▸ Work instructions: When the line containing "kind of cell" appears in the data below, begin copying there and stop only after the line containing "AO/OA/AOI/OAI: 7 / 7 / 0.0268".

▸ Given records:
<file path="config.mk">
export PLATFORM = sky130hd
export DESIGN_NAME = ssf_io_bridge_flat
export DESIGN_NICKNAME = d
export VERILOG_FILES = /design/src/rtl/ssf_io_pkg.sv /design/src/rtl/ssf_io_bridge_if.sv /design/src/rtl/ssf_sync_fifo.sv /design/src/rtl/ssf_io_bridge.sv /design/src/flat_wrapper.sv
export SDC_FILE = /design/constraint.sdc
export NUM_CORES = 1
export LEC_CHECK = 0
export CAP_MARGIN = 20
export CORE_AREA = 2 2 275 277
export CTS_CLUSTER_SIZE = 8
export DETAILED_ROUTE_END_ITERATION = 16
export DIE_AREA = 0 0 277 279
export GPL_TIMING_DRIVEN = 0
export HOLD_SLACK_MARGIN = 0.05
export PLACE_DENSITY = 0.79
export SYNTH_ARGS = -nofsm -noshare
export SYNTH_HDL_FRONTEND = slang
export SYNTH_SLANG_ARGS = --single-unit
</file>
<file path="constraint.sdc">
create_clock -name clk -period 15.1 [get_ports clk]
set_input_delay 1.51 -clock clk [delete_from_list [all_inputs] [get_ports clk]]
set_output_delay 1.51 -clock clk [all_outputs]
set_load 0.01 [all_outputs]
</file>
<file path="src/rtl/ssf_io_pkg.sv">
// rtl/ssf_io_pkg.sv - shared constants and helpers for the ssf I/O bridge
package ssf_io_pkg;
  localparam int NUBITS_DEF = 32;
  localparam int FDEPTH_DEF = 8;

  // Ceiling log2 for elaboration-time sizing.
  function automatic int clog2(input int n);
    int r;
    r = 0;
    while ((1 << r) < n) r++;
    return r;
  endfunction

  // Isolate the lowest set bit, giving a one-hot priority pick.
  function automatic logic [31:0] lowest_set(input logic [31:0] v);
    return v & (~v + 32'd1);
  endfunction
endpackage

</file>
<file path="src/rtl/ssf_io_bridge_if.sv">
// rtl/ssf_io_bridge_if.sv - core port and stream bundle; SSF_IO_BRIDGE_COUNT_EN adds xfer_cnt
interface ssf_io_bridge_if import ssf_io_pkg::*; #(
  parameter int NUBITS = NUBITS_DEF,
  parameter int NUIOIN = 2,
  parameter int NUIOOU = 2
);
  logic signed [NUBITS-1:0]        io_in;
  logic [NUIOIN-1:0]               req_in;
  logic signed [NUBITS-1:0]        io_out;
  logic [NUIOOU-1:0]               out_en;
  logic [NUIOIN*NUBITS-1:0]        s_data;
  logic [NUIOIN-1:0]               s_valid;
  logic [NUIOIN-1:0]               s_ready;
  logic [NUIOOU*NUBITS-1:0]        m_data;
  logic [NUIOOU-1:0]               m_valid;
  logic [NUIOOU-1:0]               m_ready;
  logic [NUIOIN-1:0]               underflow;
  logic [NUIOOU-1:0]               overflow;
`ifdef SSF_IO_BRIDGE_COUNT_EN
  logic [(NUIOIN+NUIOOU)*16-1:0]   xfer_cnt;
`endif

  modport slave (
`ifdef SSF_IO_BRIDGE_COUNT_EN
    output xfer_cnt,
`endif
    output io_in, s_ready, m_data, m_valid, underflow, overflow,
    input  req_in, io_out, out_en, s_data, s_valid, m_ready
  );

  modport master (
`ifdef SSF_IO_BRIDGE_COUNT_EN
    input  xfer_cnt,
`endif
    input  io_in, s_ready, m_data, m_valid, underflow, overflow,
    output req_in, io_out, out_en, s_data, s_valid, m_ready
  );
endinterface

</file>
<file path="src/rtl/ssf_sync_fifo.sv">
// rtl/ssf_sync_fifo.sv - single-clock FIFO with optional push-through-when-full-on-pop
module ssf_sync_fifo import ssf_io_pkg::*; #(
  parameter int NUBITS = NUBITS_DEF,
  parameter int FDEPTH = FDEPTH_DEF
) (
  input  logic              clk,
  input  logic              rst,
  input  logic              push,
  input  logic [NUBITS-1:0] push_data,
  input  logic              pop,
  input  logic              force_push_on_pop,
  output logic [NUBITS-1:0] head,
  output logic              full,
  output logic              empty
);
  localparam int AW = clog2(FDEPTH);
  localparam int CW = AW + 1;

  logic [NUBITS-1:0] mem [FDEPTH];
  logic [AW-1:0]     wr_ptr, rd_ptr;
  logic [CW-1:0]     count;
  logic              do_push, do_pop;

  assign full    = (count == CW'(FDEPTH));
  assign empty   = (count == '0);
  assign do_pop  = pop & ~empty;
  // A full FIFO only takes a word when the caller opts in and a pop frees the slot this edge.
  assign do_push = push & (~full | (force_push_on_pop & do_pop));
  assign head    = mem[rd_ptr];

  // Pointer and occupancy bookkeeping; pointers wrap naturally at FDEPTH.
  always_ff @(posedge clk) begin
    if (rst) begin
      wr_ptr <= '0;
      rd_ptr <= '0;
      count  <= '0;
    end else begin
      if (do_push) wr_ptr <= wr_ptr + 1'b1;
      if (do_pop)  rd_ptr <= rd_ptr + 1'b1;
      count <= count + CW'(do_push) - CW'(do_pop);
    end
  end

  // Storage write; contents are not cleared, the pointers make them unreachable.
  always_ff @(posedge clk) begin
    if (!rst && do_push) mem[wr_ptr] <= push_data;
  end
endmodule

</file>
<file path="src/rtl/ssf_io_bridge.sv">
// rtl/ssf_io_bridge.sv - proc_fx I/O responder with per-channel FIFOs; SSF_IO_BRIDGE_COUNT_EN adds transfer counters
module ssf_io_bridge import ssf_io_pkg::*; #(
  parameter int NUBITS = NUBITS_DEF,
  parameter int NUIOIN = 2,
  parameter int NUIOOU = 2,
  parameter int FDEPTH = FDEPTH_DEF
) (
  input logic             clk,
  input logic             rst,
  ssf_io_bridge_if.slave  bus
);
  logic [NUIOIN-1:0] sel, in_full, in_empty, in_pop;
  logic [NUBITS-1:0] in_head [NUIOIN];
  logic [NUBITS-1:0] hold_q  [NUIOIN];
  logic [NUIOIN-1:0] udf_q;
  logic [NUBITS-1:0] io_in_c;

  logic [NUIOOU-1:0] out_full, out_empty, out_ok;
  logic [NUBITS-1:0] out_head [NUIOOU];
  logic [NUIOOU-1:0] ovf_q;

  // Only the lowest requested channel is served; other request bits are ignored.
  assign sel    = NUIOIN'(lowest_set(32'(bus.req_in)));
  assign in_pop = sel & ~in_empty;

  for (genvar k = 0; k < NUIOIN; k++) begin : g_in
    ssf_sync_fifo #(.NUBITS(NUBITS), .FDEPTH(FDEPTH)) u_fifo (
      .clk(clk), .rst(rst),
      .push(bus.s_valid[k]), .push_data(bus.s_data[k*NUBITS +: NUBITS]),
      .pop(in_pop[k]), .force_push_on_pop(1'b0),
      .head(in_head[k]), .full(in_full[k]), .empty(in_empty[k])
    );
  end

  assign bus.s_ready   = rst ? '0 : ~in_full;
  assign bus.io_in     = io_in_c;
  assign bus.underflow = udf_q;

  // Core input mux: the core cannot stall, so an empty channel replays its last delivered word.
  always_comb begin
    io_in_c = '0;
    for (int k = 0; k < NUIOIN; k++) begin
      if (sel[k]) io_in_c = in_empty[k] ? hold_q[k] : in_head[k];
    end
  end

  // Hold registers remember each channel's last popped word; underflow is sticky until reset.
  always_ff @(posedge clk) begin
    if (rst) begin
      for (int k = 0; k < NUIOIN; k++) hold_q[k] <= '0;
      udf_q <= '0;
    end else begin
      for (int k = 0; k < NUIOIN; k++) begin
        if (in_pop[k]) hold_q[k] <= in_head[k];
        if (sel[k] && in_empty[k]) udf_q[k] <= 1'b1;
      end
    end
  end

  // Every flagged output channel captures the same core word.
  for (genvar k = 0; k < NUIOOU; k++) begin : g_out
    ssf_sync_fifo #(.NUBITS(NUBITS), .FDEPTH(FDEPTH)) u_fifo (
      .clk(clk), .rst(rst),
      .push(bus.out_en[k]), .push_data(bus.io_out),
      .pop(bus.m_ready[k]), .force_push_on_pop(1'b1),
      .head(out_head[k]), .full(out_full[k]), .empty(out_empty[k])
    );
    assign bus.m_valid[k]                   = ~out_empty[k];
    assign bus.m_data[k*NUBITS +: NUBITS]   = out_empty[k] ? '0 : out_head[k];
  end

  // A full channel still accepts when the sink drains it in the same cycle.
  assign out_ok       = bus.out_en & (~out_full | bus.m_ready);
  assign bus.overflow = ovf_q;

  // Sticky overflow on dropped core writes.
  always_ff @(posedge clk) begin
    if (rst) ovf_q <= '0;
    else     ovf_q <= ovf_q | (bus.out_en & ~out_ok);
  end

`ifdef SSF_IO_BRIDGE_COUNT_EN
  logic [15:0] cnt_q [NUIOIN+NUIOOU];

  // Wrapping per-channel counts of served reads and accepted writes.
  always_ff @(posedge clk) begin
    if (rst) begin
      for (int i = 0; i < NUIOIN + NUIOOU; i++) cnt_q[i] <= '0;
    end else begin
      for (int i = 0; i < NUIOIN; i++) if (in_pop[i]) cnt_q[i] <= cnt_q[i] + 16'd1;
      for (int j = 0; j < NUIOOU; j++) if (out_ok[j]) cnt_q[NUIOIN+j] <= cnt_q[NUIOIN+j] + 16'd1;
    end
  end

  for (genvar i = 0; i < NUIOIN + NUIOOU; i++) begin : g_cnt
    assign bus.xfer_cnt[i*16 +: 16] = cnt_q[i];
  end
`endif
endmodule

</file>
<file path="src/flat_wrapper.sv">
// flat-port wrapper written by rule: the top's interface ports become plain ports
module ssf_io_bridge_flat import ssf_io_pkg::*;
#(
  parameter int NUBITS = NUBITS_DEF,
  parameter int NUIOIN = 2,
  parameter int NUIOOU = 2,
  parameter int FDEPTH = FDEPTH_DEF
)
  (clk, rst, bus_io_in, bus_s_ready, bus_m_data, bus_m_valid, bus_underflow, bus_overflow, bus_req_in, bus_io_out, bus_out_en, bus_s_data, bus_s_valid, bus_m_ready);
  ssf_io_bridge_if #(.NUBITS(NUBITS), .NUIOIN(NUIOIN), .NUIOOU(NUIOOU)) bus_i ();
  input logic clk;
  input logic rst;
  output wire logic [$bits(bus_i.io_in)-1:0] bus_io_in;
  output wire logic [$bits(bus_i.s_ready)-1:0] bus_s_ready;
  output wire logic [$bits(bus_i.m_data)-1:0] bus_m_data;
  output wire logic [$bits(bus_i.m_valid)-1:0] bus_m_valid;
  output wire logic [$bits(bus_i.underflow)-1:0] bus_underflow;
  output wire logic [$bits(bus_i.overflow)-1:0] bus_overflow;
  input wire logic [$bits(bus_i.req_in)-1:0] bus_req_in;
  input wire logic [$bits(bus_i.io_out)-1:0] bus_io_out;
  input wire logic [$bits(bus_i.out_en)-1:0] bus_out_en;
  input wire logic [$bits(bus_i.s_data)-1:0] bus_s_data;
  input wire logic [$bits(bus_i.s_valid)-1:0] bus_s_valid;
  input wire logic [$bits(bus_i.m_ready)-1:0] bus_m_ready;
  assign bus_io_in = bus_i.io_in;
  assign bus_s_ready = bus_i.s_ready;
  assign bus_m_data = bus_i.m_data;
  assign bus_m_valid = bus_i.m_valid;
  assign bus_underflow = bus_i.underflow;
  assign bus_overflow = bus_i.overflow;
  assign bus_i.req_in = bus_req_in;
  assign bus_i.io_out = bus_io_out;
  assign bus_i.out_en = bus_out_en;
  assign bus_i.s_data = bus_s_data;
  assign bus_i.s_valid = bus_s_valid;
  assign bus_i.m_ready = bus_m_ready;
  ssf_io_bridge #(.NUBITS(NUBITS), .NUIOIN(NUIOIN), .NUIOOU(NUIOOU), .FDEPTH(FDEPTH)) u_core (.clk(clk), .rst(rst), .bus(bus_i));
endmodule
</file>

...

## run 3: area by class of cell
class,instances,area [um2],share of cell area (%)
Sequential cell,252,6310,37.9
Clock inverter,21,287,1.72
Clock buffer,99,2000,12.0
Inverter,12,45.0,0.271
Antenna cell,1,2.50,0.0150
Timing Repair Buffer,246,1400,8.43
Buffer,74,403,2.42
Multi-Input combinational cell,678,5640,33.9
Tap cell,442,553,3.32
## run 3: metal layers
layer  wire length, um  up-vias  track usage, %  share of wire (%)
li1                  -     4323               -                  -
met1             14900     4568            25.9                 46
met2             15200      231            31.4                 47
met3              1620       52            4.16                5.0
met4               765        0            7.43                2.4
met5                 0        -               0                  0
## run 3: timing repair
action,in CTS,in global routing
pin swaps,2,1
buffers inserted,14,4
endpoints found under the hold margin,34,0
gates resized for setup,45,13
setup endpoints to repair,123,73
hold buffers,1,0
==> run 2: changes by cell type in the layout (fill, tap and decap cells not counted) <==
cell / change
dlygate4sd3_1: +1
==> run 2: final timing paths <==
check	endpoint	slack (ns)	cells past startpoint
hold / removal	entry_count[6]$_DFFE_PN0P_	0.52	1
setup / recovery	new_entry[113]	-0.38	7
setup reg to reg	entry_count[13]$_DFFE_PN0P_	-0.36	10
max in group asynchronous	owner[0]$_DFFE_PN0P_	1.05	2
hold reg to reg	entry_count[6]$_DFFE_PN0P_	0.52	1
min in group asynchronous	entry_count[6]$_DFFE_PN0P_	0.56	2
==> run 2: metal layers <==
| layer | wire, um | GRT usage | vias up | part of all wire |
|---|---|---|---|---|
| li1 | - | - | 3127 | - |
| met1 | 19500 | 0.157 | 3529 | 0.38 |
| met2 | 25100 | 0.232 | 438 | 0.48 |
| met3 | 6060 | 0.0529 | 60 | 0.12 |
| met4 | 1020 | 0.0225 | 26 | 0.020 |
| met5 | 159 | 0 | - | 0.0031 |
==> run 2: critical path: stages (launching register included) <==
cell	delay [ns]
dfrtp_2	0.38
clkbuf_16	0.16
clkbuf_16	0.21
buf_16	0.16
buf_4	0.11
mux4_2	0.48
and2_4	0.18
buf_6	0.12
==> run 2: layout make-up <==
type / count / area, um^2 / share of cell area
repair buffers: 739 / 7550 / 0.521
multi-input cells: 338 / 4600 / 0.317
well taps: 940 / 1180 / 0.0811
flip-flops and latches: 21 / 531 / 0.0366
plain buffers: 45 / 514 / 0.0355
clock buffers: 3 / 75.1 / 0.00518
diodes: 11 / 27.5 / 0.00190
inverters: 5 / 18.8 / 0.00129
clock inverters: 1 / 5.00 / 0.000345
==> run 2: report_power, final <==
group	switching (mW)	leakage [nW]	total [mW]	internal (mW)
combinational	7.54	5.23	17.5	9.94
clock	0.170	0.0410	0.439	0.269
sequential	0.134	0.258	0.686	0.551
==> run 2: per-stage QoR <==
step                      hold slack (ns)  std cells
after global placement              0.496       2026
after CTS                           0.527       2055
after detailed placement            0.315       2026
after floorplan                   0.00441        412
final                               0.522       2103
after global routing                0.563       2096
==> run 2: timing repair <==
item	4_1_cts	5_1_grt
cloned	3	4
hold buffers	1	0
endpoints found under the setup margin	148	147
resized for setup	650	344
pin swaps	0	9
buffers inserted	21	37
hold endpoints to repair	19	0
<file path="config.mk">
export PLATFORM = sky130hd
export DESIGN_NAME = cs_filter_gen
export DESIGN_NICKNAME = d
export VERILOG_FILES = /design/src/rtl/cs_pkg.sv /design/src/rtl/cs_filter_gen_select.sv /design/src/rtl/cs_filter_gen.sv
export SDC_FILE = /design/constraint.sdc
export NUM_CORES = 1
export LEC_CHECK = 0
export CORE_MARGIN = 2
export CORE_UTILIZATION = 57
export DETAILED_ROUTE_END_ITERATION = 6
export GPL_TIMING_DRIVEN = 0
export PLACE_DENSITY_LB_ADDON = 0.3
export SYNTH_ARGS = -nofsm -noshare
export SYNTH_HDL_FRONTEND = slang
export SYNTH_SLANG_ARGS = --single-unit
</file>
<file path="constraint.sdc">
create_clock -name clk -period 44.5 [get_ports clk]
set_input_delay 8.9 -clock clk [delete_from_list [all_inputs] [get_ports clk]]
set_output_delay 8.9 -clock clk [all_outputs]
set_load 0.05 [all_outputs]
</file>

==

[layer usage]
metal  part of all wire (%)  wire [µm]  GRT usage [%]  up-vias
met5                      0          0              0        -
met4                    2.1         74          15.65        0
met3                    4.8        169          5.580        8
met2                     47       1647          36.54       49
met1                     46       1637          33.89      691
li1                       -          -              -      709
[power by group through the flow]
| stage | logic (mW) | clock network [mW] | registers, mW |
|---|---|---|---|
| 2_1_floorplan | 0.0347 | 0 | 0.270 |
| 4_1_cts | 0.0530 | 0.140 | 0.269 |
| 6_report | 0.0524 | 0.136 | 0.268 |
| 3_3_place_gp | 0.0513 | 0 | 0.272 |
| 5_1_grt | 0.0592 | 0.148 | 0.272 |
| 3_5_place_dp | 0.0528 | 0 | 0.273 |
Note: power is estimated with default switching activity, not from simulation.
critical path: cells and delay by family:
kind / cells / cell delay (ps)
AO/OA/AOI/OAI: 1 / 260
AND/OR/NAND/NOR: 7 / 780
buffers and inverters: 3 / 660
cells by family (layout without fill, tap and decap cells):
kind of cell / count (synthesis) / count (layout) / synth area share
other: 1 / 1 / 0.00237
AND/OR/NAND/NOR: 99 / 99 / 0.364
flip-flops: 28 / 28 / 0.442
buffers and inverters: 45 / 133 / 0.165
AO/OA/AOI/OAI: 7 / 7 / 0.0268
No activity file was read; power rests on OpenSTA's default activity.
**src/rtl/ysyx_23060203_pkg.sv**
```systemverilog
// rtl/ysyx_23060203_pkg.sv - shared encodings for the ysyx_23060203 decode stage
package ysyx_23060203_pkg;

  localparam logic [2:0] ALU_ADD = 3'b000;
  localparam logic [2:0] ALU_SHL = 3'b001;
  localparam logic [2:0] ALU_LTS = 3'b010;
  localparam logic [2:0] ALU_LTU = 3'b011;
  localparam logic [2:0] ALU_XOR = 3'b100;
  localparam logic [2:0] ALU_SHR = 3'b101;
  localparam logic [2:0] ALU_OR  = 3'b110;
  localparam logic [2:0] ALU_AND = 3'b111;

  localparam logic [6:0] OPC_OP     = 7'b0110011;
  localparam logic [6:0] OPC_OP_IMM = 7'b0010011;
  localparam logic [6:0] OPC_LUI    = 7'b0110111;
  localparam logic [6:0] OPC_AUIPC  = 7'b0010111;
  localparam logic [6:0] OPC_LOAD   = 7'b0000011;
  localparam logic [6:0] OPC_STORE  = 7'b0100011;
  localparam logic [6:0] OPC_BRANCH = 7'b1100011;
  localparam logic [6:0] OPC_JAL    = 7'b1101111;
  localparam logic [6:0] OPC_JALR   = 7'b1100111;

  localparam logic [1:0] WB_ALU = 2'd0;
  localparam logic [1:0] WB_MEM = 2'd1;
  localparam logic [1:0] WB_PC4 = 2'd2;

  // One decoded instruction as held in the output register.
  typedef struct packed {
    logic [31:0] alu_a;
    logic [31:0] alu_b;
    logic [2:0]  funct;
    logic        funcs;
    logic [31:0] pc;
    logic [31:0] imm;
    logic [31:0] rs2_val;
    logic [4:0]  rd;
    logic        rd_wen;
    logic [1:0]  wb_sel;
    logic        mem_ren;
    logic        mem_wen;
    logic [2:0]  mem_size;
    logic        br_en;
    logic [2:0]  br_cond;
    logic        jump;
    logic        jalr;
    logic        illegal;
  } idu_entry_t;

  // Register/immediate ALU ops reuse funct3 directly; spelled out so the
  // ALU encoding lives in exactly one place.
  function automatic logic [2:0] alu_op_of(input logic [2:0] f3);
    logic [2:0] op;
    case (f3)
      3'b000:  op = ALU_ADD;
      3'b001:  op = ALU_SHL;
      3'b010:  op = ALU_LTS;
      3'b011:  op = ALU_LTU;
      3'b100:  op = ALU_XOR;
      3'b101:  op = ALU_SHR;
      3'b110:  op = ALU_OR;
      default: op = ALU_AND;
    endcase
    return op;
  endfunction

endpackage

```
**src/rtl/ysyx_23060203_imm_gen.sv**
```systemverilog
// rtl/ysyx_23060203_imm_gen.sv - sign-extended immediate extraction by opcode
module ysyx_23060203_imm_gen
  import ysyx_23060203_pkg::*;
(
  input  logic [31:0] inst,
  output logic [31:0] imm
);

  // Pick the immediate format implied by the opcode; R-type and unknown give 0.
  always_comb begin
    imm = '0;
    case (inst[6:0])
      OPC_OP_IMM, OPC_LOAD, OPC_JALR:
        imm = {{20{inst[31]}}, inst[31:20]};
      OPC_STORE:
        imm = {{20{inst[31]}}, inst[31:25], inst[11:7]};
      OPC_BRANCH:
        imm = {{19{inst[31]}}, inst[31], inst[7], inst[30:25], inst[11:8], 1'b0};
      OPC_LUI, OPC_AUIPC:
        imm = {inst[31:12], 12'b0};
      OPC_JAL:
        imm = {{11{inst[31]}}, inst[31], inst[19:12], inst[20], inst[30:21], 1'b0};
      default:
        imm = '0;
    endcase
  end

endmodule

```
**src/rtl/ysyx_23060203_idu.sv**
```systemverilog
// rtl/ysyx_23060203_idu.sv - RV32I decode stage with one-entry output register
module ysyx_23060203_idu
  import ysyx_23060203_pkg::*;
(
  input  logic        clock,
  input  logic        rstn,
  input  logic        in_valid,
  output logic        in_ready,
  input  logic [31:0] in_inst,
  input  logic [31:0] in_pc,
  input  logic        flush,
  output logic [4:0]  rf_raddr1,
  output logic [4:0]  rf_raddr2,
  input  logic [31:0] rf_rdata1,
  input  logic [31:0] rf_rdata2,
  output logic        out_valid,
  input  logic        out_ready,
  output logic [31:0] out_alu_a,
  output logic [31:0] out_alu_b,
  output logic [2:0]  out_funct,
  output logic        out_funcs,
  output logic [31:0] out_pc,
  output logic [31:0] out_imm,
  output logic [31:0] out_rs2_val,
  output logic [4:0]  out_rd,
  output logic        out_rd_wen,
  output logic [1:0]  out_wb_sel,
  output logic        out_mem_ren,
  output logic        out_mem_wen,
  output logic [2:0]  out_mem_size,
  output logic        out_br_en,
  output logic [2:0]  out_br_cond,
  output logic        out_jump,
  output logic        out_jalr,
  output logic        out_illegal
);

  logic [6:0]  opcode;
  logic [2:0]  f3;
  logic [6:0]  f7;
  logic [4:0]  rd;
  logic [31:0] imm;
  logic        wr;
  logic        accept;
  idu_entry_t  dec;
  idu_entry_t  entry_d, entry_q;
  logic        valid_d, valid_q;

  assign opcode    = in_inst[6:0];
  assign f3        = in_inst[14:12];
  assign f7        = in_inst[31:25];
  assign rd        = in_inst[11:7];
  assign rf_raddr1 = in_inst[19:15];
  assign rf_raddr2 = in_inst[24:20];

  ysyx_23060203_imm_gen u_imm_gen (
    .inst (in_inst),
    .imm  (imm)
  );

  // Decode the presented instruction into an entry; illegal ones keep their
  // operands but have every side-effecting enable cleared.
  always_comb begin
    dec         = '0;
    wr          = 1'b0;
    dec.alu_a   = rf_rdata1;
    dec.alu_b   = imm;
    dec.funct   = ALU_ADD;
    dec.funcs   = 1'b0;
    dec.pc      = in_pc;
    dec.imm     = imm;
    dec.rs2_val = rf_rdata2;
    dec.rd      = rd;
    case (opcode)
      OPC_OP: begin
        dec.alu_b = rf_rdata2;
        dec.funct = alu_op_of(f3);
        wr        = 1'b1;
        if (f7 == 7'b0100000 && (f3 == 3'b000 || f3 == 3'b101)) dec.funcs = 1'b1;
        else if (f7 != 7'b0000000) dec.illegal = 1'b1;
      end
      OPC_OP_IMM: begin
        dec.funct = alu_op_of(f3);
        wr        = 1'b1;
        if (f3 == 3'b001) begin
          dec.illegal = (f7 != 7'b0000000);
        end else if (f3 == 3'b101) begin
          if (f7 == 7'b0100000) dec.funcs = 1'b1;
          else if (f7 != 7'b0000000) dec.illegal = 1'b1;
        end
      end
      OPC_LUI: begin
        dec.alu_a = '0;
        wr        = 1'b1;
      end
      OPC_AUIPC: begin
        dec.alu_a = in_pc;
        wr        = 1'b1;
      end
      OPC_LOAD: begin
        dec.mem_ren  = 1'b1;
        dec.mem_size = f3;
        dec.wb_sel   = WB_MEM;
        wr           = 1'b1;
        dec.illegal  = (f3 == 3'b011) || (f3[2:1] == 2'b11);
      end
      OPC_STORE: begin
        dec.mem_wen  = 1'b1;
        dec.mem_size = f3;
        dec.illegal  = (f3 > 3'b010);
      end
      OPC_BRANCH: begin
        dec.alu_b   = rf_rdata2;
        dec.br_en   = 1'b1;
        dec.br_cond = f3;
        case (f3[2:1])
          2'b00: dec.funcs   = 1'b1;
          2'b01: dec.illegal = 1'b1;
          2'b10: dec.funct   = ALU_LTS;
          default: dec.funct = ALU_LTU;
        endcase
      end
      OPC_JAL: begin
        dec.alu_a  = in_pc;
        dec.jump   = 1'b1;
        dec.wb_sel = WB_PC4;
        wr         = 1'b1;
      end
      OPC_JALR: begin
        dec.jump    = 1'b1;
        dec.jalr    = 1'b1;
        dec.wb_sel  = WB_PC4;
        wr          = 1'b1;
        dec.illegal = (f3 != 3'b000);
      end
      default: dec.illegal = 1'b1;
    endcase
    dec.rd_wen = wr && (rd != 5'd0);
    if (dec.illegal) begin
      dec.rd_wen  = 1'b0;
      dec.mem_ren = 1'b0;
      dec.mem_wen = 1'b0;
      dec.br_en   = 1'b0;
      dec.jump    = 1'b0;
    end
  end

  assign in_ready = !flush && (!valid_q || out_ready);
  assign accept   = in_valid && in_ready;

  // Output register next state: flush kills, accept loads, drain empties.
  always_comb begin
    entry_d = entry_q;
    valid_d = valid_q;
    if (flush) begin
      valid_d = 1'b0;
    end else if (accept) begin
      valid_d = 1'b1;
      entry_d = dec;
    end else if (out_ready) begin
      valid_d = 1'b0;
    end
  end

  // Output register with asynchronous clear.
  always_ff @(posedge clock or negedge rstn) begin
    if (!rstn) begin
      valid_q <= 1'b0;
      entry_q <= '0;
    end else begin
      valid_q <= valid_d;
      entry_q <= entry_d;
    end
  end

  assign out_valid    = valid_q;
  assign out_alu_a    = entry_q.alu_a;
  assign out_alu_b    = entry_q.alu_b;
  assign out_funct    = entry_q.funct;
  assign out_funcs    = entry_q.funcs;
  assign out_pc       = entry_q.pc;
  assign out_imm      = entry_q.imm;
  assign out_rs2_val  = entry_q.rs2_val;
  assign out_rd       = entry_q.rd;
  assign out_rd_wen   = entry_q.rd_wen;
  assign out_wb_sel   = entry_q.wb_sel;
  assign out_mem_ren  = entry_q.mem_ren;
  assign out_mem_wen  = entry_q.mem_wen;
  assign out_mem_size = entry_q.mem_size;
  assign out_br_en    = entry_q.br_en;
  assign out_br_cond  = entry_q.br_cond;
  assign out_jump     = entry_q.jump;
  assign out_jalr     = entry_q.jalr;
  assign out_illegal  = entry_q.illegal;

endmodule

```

▸ Output of the task:
kind of cell / count (synthesis) / count (layout) / synth area share
other: 1 / 1 / 0.00237
AND/OR/NAND/NOR: 99 / 99 / 0.364
flip-flops: 28 / 28 / 0.442
buffers and inverters: 45 / 133 / 0.165
AO/OA/AOI/OAI: 7 / 7 / 0.0268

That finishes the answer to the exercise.